On the other hand, a speculator may purchase the same stocks or bonds to profit from short term fluctuations in price. They are looking for a quick return. These are the gamblers of the stock market, not business owners. The influence of short-term speculation in the markets has grown dramatically since the 1980’s. The emergence of 401(k) plans helped investing become a new form of entertainment. Today, the globalization of financial markets, the manufacture of synthetic investments/derivatives and programmed trading have made the speculative component even greater.
Is speculating bad? Not necessarily. Short-term trading provides liquidity for all market participants. And many speculators are successful in earning high rates of return. But speculation thrives on volatility. It is a much riskier approach. A trading strategy can work wonderfully, then reverse quickly. For individuals, a speculative approach stirs emotions. “Hey this is great! I’m really good at investing. No, wait. This is terrible! I’m such an idiot!” This often leads to bad decisions and bad results.

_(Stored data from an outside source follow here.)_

[src/rtl/ispmc_pkg.sv]
package ispmc_pkg;

  // core-side register map of the power block
  localparam logic [7:0] ISPMC_PWR_CTRL_ADDR = 8'h8f;
  localparam logic [7:0] ISPMC_WAKE_FLAGS_ADDR = 8'hce;
  localparam int ISPMC_IDLE_BIT = 0;
  localparam int ISPMC_STOP_BIT = 1;
  localparam int ISPMC_CS_WAKE_BIT = 0;
  localparam logic [1:0] ISPMC_PWR_CTRL_RST = 2'h0;
  localparam logic ISPMC_CS_WAKE_RST = 1'b0;
  localparam logic [15:0] ISPMC_RESET_VECTOR = 16'h0000;

  // timing
  localparam int ISPMC_SYS_CLK_HZ = 10_000_000;
  localparam int ISPMC_SUSP_UPD_CLKS = 2;
  localparam int ISPMC_RST_SEQ_CLKS = 4;
  localparam int ISPMC_WDT_TIMEOUT_US = 1000;
  localparam int ISPMC_WDT_CLKS =
    ISPMC_WDT_TIMEOUT_US * (ISPMC_SYS_CLK_HZ / 1_000_000);

  // apb registers of the core end
  localparam logic [11:0] ISPMC_CMD_OFS = 12'h000;
  localparam logic [11:0] ISPMC_STAT_OFS = 12'h004;
  localparam logic [11:0] ISPMC_CFG_OFS = 12'h008;
  localparam int ISPMC_CMD_ADDR_LSB = 0;
  localparam int ISPMC_CMD_DATA_LSB = 8;
  localparam int ISPMC_CMD_READ_BIT = 16;
  localparam int ISPMC_CMD_KICK_BIT = 17;
  localparam int ISPMC_CMD_GO_BIT = 18;
  localparam int ISPMC_STAT_BUSY_BIT = 8;
  localparam int ISPMC_STAT_HALT_BIT = 9;
  localparam int ISPMC_STAT_RST_BIT = 10;
  localparam int ISPMC_STAT_DROP_BIT = 11;
  localparam int ISPMC_CFG_WDT_BIT = 0;
  localparam int ISPMC_CFG_MCD_BIT = 1;
  localparam int ISPMC_CFG_BYPASS_BIT = 2;
  localparam int ISPMC_CFG_IRQ_BIT = 3;
  localparam logic [3:0] ISPMC_CFG_RST = 4'h1;

  typedef enum logic [1:0] {
    ISPMC_MODE_RUN,
    ISPMC_MODE_IDLE,
    ISPMC_MODE_STOP,
    ISPMC_MODE_RSTSEQ
  } ispmc_mode_t;

endpackage
[src/rtl/ispmc_if.sv]
`timescale 1ns/1ps
`default_nettype none
interface ispmc_if (
  input wire logic ref_clk_i
);
  logic [7:0] sfr_addr;
  logic [7:0] sfr_wdata;
  logic sfr_wr;
  logic sfr_rd;
  logic [7:0] sfr_rdata;
  logic instr_done;
  logic int_pend;
  logic wdt_expire;
  logic mcd_expire;
  logic ext_rst;
  logic one_shot_en;
  logic core_halt;
  logic int_service;
  logic core_rst;
  logic [15:0] fetch_addr;

  modport dev (
    input sfr_addr, sfr_wdata, sfr_wr, sfr_rd, instr_done, int_pend,
    input wdt_expire, mcd_expire, ext_rst, one_shot_en,
    output sfr_rdata, core_halt, int_service, core_rst, fetch_addr
  );
  modport core (
    output sfr_addr, sfr_wdata, sfr_wr, sfr_rd, instr_done, int_pend,
    output wdt_expire, mcd_expire, ext_rst, one_shot_en,
    input sfr_rdata, core_halt, int_service, core_rst, fetch_addr
  );
endinterface
`default_nettype wire

[src/rtl/ispmc_dev_end.sv]
// Added by the designer: the device-side power mode controller and its registers.
`timescale 1ns/1ps
`default_nettype none
module ispmc_dev_end
  import ispmc_pkg::*;
(
  input wire logic ref_clk_i,
  input wire logic srst_i,
  ispmc_if.dev link,
  input wire logic cs_event_i,
  input wire logic suspend_req_i,
  input wire logic lp_osc_req_i,
  output logic suspend_o,
  output logic lp_osc_run_o,
  output logic prec_osc_en_o,
  output logic periph_clk_en_o,
  output logic low_power_o,
  output logic [1:0] mode_o
);

  localparam logic [2:0] RST_SEQ_LAST = 3'(ISPMC_RST_SEQ_CLKS - 1);
  localparam logic [1:0] SUSP_UPD = 2'(ISPMC_SUSP_UPD_CLKS);

  typedef struct packed {
    ispmc_mode_t mode;
    logic [1:0] pwr_ctrl;
    logic cs_wake_en;
    logic cs_wake_flag;
    logic suspend;
    logic [1:0] upd_cnt;
    logic [2:0] rst_cnt;
    logic [7:0] rdata;
    logic int_service;
  } ispmc_dev_state_t;

  localparam ispmc_dev_state_t DEV_RST = '{
    mode: ISPMC_MODE_RSTSEQ,
    pwr_ctrl: ISPMC_PWR_CTRL_RST,
    cs_wake_en: ISPMC_CS_WAKE_RST,
    cs_wake_flag: 1'b0,
    suspend: 1'b0,
    upd_cnt: 2'h0,
    rst_cnt: 3'h0,
    rdata: 8'h00,
    int_service: 1'b0
  };

  ispmc_dev_state_t s_q;
  ispmc_dev_state_t s_d;

  logic any_rst;
  logic halted;
  logic wr_pwr;
  logic wr_wake;
  logic rd_pwr;
  logic rd_wake;

  // all resets: external reset, watchdog and missing clock all count as reset
  assign any_rst = link.wdt_expire | link.mcd_expire | link.ext_rst;
  assign halted = (s_q.mode == ISPMC_MODE_IDLE) ||
                  (s_q.mode == ISPMC_MODE_STOP);
  // the core is halted in low power, so its write strobes are ignored there
  assign wr_pwr = link.sfr_wr && !halted &&
                  (link.sfr_addr == ISPMC_PWR_CTRL_ADDR);
  assign wr_wake = link.sfr_wr && !halted &&
                   (link.sfr_addr == ISPMC_WAKE_FLAGS_ADDR);
  assign rd_pwr = link.sfr_rd && (link.sfr_addr == ISPMC_PWR_CTRL_ADDR);
  assign rd_wake = link.sfr_rd && (link.sfr_addr == ISPMC_WAKE_FLAGS_ADDR);

  // next state of the whole block
  always_comb
  begin
    s_d = s_q;
    s_d.int_service = 1'b0;
    if (s_q.upd_cnt != 2'h0)
    begin
      s_d.upd_cnt = s_q.upd_cnt - 2'h1;
    end
    // register writes from the running core
    if (wr_pwr)
    begin
      s_d.pwr_ctrl[ISPMC_IDLE_BIT] = link.sfr_wdata[ISPMC_IDLE_BIT];
      s_d.pwr_ctrl[ISPMC_STOP_BIT] = link.sfr_wdata[ISPMC_STOP_BIT];
    end
    if (wr_wake)
    begin
      s_d.cs_wake_en = link.sfr_wdata[ISPMC_CS_WAKE_BIT];
      // writing zero also clears the flag, which is how wake is cleared
      if (!link.sfr_wdata[ISPMC_CS_WAKE_BIT])
      begin
        s_d.cs_wake_flag = 1'b0;
      end
    end
    // suspend entry and wake; a set flag blocks entry
    if (s_q.suspend)
    begin
      if (cs_event_i && s_q.cs_wake_en)
      begin
        s_d.cs_wake_flag = 1'b1;
        s_d.suspend = 1'b0;
        s_d.upd_cnt = SUSP_UPD;
      end
      else if (!suspend_req_i)
      begin
        s_d.suspend = 1'b0;
        s_d.upd_cnt = SUSP_UPD;
      end
    end
    else if (suspend_req_i && !s_q.cs_wake_flag &&
             s_q.mode == ISPMC_MODE_RUN)
    begin
      s_d.suspend = 1'b1;
    end
    // mode sequencing
    case (s_q.mode)
      ISPMC_MODE_RUN:
      begin
        // entry only when the setting instruction retires
        if (link.instr_done && s_d.pwr_ctrl[ISPMC_STOP_BIT])
        begin
          s_d.mode = ISPMC_MODE_STOP;
        end
        else if (link.instr_done && s_d.pwr_ctrl[ISPMC_IDLE_BIT])
        begin
          s_d.mode = ISPMC_MODE_IDLE;
        end
      end
      ISPMC_MODE_IDLE:
      begin
        if (link.int_pend)
        begin
          s_d.pwr_ctrl[ISPMC_IDLE_BIT] = 1'b0;
          s_d.int_service = 1'b1;
          s_d.mode = ISPMC_MODE_RUN;
        end
      end
      ISPMC_MODE_STOP:
      begin
        // interrupts are deliberately not looked at here
        s_d.mode = ISPMC_MODE_STOP;
      end
      default:
      begin
        if (s_q.rst_cnt == RST_SEQ_LAST)
        begin
          s_d.mode = ISPMC_MODE_RUN;
        end
        else
        begin
          s_d.rst_cnt = s_q.rst_cnt + 3'h1;
        end
      end
    endcase
    // read data is latched so the core sees a flop output
    if (rd_pwr)
    begin
      s_d.rdata = {6'h00, s_q.pwr_ctrl};
    end
    else if (rd_wake)
    begin
      // flags hidden while they settle after a suspend wake
      s_d.rdata = (s_q.upd_cnt != 2'h0) ? 8'h00 :
                  {7'h00, s_q.cs_wake_flag};
    end
    // a cap-sense event beats a software clear in the same cycle
    if (s_q.suspend && cs_event_i && s_q.cs_wake_en)
    begin
      s_d.cs_wake_flag = 1'b1;
    end
    // any reset ends every mode and restarts the sequence
    if (any_rst)
    begin
      s_d.mode = ISPMC_MODE_RSTSEQ;
      s_d.rst_cnt = 3'h0;
      s_d.pwr_ctrl = ISPMC_PWR_CTRL_RST;
      s_d.int_service = 1'b0;
    end
  end

  // single state register; wake flag survives internal resets
  always_ff @(posedge ref_clk_i)
  begin
    if (srst_i)
    begin
      s_q <= DEV_RST;
    end
    else
    begin
      s_q <= s_d;
    end
  end

  // core control outputs
  assign link.sfr_rdata = s_q.rdata;
  assign link.core_halt = halted;
  assign link.int_service = s_q.int_service;
  assign link.core_rst = (s_q.mode == ISPMC_MODE_RSTSEQ);
  assign link.fetch_addr = ISPMC_RESET_VECTOR;

  // clocks and user-side status
  assign prec_osc_en_o = (s_q.mode != ISPMC_MODE_STOP);
  assign periph_clk_en_o = (s_q.mode != ISPMC_MODE_STOP);
  // low-power oscillator only forced on; stop leaves it alone
  assign lp_osc_run_o = lp_osc_req_i | s_q.cs_wake_flag;
  // true low power needs the one-shot active
  assign low_power_o = halted && link.one_shot_en;
  assign suspend_o = s_q.suspend;
  assign mode_o = s_q.mode;

endmodule // ispmc_dev_end
`default_nettype wire

[src/flat_wrapper.sv]
// flat-port wrapper written by rule: the top's interface ports become plain ports
module ispmc_dev_end_flat import ispmc_pkg::*;
  (ref_clk_i, srst_i, cs_event_i, suspend_req_i, lp_osc_req_i, suspend_o, lp_osc_run_o, prec_osc_en_o, periph_clk_en_o, low_power_o, mode_o, link_sfr_addr, link_sfr_wdata, link_sfr_wr, link_sfr_rd, link_instr_done, link_int_pend, link_wdt_expire, link_mcd_expire, link_ext_rst, link_one_shot_en, link_sfr_rdata, link_core_halt, link_int_service, link_core_rst, link_fetch_addr);
  ispmc_if link_i (.ref_clk_i(ref_clk_i));
  input wire logic ref_clk_i;
  input wire logic srst_i;
  input wire logic cs_event_i;
  input wire logic suspend_req_i;
  input wire logic lp_osc_req_i;
  output logic suspend_o;
  output logic lp_osc_run_o;
  output logic prec_osc_en_o;
  output logic periph_clk_en_o;
  output logic low_power_o;
  output logic [1:0] mode_o;
  input wire logic [$bits(link_i.sfr_addr)-1:0] link_sfr_addr;
  input wire logic [$bits(link_i.sfr_wdata)-1:0] link_sfr_wdata;
  input wire logic [$bits(link_i.sfr_wr)-1:0] link_sfr_wr;
  input wire logic [$bits(link_i.sfr_rd)-1:0] link_sfr_rd;
  input wire logic [$bits(link_i.instr_done)-1:0] link_instr_done;
  input wire logic [$bits(link_i.int_pend)-1:0] link_int_pend;
  input wire logic [$bits(link_i.wdt_expire)-1:0] link_wdt_expire;
  input wire logic [$bits(link_i.mcd_expire)-1:0] link_mcd_expire;
  input wire logic [$bits(link_i.ext_rst)-1:0] link_ext_rst;
  input wire logic [$bits(link_i.one_shot_en)-1:0] link_one_shot_en;
  output wire logic [$bits(link_i.sfr_rdata)-1:0] link_sfr_rdata;
  output wire logic [$bits(link_i.core_halt)-1:0] link_core_halt;
  output wire logic [$bits(link_i.int_service)-1:0] link_int_service;
  output wire logic [$bits(link_i.core_rst)-1:0] link_core_rst;
  output wire logic [$bits(link_i.fetch_addr)-1:0] link_fetch_addr;
  assign link_i.sfr_addr = link_sfr_addr;
  assign link_i.sfr_wdata = link_sfr_wdata;
  assign link_i.sfr_wr = link_sfr_wr;
  assign link_i.sfr_rd = link_sfr_rd;
  assign link_i.instr_done = link_instr_done;
  assign link_i.int_pend = link_int_pend;
  assign link_i.wdt_expire = link_wdt_expire;
  assign link_i.mcd_expire = link_mcd_expire;
  assign link_i.ext_rst = link_ext_rst;
  assign link_i.one_shot_en = link_one_shot_en;
  assign link_sfr_rdata = link_i.sfr_rdata;
  assign link_core_halt = link_i.core_halt;
  assign link_int_service = link_i.int_service;
  assign link_core_rst = link_i.core_rst;
  assign link_fetch_addr = link_i.fetch_addr;
  ispmc_dev_end u_core (.ref_clk_i(ref_clk_i), .srst_i(srst_i), .link(link_i), .cs_event_i(cs_event_i), .suspend_req_i(suspend_req_i), .lp_osc_req_i(lp_osc_req_i), .suspend_o(suspend_o), .lp_osc_run_o(lp_osc_run_o), .prec_osc_en_o(prec_osc_en_o), .periph_clk_en_o(periph_clk_en_o), .low_power_o(low_power_o), .mode_o(mode_o));
endmodule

According to John Bogle, the retired founder of Vanguard Funds, speculators trade with each other. Some win. Some lose. The net return for all players is zero, minus the cost of playing the game -- that is the commissions and fees. Just as in Vegas, the house always makes its cut. But the speculative activity does not change the fundamentals of the business, which is in fact what stock ownership (investing) is all about.
So ask yourself, “Which am I?” If you are truly an investor, act like a business owner. Be optimistic, think long-term, and watch your costs. Acknowledge the fact that you live among speculators, and that means living with volatility – lots of it. Be patient. You don’t get an appraisal on your home every day. Why watch the market every day?
The views in this article are those of Cindy Richey and Ken Borum and should not be construed as investment advice. All information is believed to be from reliable sources; however, we make no representation as to its completeness or accuracy.